[06/14] block: store elevator state in request

Message ID	20211017013748.76461-7-axboe@kernel.dk (mailing list archive)
State	New, archived
Headers	show Return-Path: <linux-block-owner@kernel.org> From: Jens Axboe <axboe@kernel.dk> To: linux-block@vger.kernel.org Cc: Jens Axboe <axboe@kernel.dk> Subject: [PATCH 06/14] block: store elevator state in request Date: Sat, 16 Oct 2021 19:37:40 -0600 Message-Id: <20211017013748.76461-7-axboe@kernel.dk> In-Reply-To: <20211017013748.76461-1-axboe@kernel.dk> References: <20211017013748.76461-1-axboe@kernel.dk> MIME-Version: 1.0 Content-Transfer-Encoding: 8bit Precedence: bulk
Series	Various block layer optimizations \| expand [PATCHSET,0/14] Various block layer optimizations [01/14] block: inline fast path of driver tag allocation [02/14] block: don't bother iter advancing a fully done bio [03/14] block: remove useless caller argument to print_req_error() [04/14] block: move update request helpers into blk-mq.c [05/14] block: don't call blk_status_to_errno() for success status [06/14] block: store elevator state in request [07/14] block: change plugging to use a singly linked list [08/14] block: improve layout of struct request [09/14] block: only mark bio as tracked if it really is tracked [10/14] block: move blk_mq_tag_to_rq() inline [11/14] block: optimize blk_mq_rq_ctx_init() [12/14] block: align blkdev_dio inlined bio to a cacheline [13/14] block: remove debugfs blk_mq_ctx dispatched/merged/completed attributes [14/14] block: remove some blk_mq_hw_ctx debugfs entries

Message ID

20211017013748.76461-7-axboe@kernel.dk (mailing list archive)

State

New, archived

Headers

From: Jens Axboe <axboe@kernel.dk>
To: linux-block@vger.kernel.org
Cc: Jens Axboe <axboe@kernel.dk>
Subject: [PATCH 06/14] block: store elevator state in request
Date: Sat, 16 Oct 2021 19:37:40 -0600
Message-Id: <20211017013748.76461-7-axboe@kernel.dk>
In-Reply-To: <20211017013748.76461-1-axboe@kernel.dk>
References: <20211017013748.76461-1-axboe@kernel.dk>
MIME-Version: 1.0
Content-Transfer-Encoding: 8bit
Precedence: bulk

Series

Various block layer optimizations | expand

Commit Message

Jens Axboe Oct. 17, 2021, 1:37 a.m. UTC

Add an rq private RQF_ELV flag, which tells the block layer that this
request was initialized on a queue that has an IO scheduler attached.
This allows for faster checking in the fast path, rather than having to
deference rq->q later on.

Elevator switching does full quiesce of the queue before detaching an
IO scheduler, so it's safe to cache this in the request itself.
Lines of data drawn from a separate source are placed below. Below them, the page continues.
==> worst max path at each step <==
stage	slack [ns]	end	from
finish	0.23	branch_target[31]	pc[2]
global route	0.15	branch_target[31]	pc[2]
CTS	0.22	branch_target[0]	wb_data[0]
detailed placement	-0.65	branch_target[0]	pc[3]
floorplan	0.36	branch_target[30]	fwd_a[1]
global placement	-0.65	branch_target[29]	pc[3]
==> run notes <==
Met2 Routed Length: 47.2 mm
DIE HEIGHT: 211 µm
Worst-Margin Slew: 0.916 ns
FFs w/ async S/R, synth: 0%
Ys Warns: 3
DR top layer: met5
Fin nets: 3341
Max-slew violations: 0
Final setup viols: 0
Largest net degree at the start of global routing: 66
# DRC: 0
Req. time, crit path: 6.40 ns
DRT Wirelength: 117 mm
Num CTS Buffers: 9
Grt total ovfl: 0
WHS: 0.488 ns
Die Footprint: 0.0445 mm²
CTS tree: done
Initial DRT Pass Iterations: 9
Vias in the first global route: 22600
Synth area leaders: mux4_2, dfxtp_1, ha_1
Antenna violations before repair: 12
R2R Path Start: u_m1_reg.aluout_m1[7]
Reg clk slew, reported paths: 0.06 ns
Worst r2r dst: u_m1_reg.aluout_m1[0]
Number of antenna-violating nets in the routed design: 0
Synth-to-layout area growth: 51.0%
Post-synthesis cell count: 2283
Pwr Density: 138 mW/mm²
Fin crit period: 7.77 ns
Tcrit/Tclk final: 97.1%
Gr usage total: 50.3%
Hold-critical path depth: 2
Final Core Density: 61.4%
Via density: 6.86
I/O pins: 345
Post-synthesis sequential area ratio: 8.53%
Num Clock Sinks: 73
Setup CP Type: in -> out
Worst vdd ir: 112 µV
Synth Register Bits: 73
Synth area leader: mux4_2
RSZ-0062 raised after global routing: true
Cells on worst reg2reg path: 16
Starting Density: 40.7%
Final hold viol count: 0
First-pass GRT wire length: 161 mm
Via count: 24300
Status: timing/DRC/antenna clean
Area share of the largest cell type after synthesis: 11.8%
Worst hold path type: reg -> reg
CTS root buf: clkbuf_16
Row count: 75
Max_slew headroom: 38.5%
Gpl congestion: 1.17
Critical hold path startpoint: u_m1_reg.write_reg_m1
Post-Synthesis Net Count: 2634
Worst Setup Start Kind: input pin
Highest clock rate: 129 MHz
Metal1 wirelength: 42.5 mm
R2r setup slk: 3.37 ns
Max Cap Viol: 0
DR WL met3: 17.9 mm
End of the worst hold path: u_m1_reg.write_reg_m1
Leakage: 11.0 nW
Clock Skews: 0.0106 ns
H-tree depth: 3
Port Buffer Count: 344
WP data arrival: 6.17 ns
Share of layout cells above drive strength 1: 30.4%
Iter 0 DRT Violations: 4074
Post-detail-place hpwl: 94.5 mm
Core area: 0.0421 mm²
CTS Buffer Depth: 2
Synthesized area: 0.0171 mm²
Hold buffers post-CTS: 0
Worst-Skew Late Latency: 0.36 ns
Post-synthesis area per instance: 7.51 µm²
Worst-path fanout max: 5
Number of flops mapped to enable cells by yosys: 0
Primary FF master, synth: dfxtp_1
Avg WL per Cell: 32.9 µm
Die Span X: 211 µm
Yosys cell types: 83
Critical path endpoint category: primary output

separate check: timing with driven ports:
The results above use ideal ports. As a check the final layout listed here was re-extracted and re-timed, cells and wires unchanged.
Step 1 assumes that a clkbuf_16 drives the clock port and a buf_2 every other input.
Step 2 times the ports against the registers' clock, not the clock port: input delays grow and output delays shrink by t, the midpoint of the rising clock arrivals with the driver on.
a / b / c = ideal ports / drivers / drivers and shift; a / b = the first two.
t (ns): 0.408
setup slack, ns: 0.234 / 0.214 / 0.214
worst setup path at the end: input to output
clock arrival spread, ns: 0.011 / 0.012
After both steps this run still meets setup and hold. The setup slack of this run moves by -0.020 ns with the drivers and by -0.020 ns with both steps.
This is an optimization exercise on Yosys and OpenROAD, whose aim is small area, a short achievable clock period and few clock cycles per item, not a production implementation.
The RTL was checked by simulation tests, not by an equivalence proof against the original design.

## rev 12
==> flow/design.v <==
package qoiPkg;
	typedef enum logic [1:0] {
		clsDiff,
		clsLuma,
		clsRgb,
		clsRgba
	} qoiClass;
	typedef logic [5:0] qoiIndex;
endpackage
`timescale 1ns/1ns
module pixelHistory (
	input logic clk,
	input logic reset,
	input logic [5:0] readIndex,
	output logic readValid,
	output logic [25:0] readKey,
	input logic write,
	input logic [5:0] writeIndex,
	input logic [31:0] writePixel
);
	logic [25:0] seenTable [64];
	logic [64-1:0] seenValid;
	always_ff @(posedge clk) begin
		if (write) begin
			seenTable[writeIndex] <= {writePixel[31:8], writePixel[7:6]};
		end
	end
	always_ff @(posedge clk, posedge reset) begin
		if (reset) begin
			seenValid <= '0;
		end else if (write) begin
			seenValid[writeIndex] <= 1'b1;
		end
	end
	logic [64-1:0] rowSel;
	logic [26:0] readWord;
	always_comb begin
		readWord = '0;
		for (int i = 0; i < 64; i++) begin
			rowSel[i] = (readIndex[5:3] == 3'(i / 8)) && (readIndex[2:0] == 3'(i % 8));
			readWord = readWord | ({27{rowSel[i]}} & {seenValid[i], seenTable[i]});
		end
	end
	assign readValid = readWord[26];
	assign readKey = readWord[25:0];
endmodule
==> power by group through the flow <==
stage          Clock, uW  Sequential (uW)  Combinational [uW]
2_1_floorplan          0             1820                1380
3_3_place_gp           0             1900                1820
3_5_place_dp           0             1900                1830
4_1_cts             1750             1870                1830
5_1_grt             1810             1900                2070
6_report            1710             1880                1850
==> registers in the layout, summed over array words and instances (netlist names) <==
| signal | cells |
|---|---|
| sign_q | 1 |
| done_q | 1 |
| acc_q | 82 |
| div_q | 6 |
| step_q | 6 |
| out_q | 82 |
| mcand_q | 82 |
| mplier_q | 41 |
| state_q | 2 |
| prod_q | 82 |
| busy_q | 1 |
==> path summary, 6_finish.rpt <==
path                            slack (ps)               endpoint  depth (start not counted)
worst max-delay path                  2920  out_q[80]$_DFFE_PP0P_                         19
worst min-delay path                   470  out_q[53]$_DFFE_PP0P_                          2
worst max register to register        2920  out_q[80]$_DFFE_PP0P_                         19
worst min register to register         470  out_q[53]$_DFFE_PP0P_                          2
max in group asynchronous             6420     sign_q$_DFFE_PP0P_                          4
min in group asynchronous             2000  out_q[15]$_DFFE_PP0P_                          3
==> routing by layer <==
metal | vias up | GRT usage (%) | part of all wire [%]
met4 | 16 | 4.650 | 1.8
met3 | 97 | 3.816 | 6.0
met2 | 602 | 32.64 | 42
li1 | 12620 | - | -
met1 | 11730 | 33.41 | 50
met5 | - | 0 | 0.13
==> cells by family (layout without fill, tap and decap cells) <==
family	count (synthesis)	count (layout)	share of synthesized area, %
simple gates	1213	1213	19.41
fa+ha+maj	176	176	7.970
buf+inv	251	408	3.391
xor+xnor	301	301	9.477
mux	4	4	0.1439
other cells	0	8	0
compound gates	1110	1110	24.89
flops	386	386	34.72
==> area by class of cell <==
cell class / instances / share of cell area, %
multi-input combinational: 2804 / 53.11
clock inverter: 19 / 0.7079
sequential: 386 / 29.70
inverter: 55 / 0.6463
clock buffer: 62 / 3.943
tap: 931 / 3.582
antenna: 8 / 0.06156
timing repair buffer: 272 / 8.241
Signed-off-by: Jens Axboe <axboe@kernel.dk>
---
 block/blk-mq-sched.h   | 27 ++++++++++++++++-----------
 block/blk-mq.c         | 20 +++++++++++---------
 include/linux/blk-mq.h |  2 ++
 3 files changed, 29 insertions(+), 20 deletions(-)

Comments

Christoph Hellwig Oct. 18, 2021, 8:58 a.m. UTC | #1

On Sat, Oct 16, 2021 at 07:37:40PM -0600, Jens Axboe wrote:
>  
>  static inline void blk_mq_sched_requeue_request(struct request *rq)
>  {
> +	if (rq->rq_flags & RQF_ELV) {
> +		struct request_queue *q = rq->q;
> +		struct elevator_queue *e = q->elevator;
>  
> +		if ((rq->rq_flags & RQF_ELVPRIV) && e->type->ops.requeue_request)
> +			e->type->ops.requeue_request(rq);
> +	}

I think we can just kill of RQF_ELVPRIV now.  It is equivalent to
RQF_ELV for !op_is_flush requests.

Jens Axboe Oct. 18, 2021, 2:34 p.m. UTC | #2

On 10/18/21 2:58 AM, Christoph Hellwig wrote:
> On Sat, Oct 16, 2021 at 07:37:40PM -0600, Jens Axboe wrote:
>>  
>>  static inline void blk_mq_sched_requeue_request(struct request *rq)
>>  {
>> +	if (rq->rq_flags & RQF_ELV) {
>> +		struct request_queue *q = rq->q;
>> +		struct elevator_queue *e = q->elevator;
>>  
>> +		if ((rq->rq_flags & RQF_ELVPRIV) && e->type->ops.requeue_request)
>> +			e->type->ops.requeue_request(rq);
>> +	}
> 
> I think we can just kill of RQF_ELVPRIV now.  It is equivalent to
> RQF_ELV for !op_is_flush requests.

I'd prefer not to for this round, as ELV could be set without PRIV depending
on the scheduler.

Guillaume Tucker Oct. 19, 2021, 10:21 p.m. UTC | #3

Hi Jens,

On 17/10/2021 02:37, Jens Axboe wrote:
> Add an rq private RQF_ELV flag, which tells the block layer that this
> request was initialized on a queue that has an IO scheduler attached.
> This allows for faster checking in the fast path, rather than having to
> deference rq->q later on.
> 
> Elevator switching does full quiesce of the queue before detaching an
> IO scheduler, so it's safe to cache this in the request itself.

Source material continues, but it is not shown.